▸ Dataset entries
===== src/izcs_engine.sv =====
// Shared calibration engine: one per die, serving both channels.
// Assumes start requests are one-cycle pulses and that the measured code from the
// analog comparator is stable when the calibration time has run out.
`timescale 1ns/1ps
module izcs_engine (
    input wire logic clk,
    input wire logic rst_n,
    input wire logic start_req,
    input wire logic [izcs_pkg::CODE_W-1:0] measure_code,
    output izcs_pkg::izcs_eng_type report
);

    typedef enum logic {ENG_IDLE, ENG_RUN} izcs_eng_state_type;

    izcs_eng_state_type state_q;
    logic [izcs_pkg::CAL_CNT_W-1:0] cnt_q;
    logic [izcs_pkg::CODE_W-1:0] code_q;
    logic valid_q;
    logic done_q;
    logic ignored_q;

    // start ignored
    // A start while running is only reported; the run and its count go on untouched.
    always_ff @(posedge clk) begin
        if (!rst_n) begin
            ignored_q <= 1'b0;
        end else begin
            ignored_q <= start_req && (state_q == ENG_RUN);
        end
    end

    // busy flag
    // The run state is the in-progress flag; it lasts exactly the calibration time.
    always_ff @(posedge clk) begin
        if (!rst_n) begin
            state_q <= ENG_IDLE;
            cnt_q <= '0;
        end else begin
            unique case (state_q)
                ENG_IDLE: begin
                    if (start_req) begin
                        state_q <= ENG_RUN;
                        cnt_q <= '0;
                    end
                end
                ENG_RUN: begin
                    if (cnt_q == izcs_pkg::CAL_LAST) begin
                        state_q <= ENG_IDLE;
                    end else begin
                        cnt_q <= cnt_q + 1'b1;
                    end
                end
            endcase
        end
    end

    // single result
    // The completed code changes only at the end of a run, so a reader during a run
    // still sees the previous result.
    always_ff @(posedge clk) begin
        if (!rst_n) begin
            code_q <= izcs_pkg::DEFAULT_CODE_RST;
            valid_q <= 1'b0;
            done_q <= 1'b0;
        end else begin
            done_q <= 1'b0;
            if (state_q == ENG_RUN && cnt_q == izcs_pkg::CAL_LAST) begin
                code_q <= measure_code;
                valid_q <= 1'b1;
                done_q <= 1'b1;
            end
        end
    end

    // Report assembled from flip-flops only.
    always_comb begin
        report.busy = (state_q == ENG_RUN);
        report.done = done_q;
        report.ignored = ignored_q;
        report.valid = valid_q;
        report.code = code_q;
    end

endmodule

▸ YOUR INSTRUCTIONS
Repeat word for word each line from the one with "if (state_q == ENG_RUN" to the end of the records above, inclusive.

▸ ANSWER AREA
            if (state_q == ENG_RUN && cnt_q == izcs_pkg::CAL_LAST) begin
                code_q <= measure_code;
                valid_q <= 1'b1;
                done_q <= 1'b1;
            end
        end
    end

    // Report assembled from flip-flops only.
    always_comb begin
        report.busy = (state_q == ENG_RUN);
        report.done = done_q;
        report.ignored = ignored_q;
        report.valid = valid_q;
        report.code = code_q;
    end

endmodule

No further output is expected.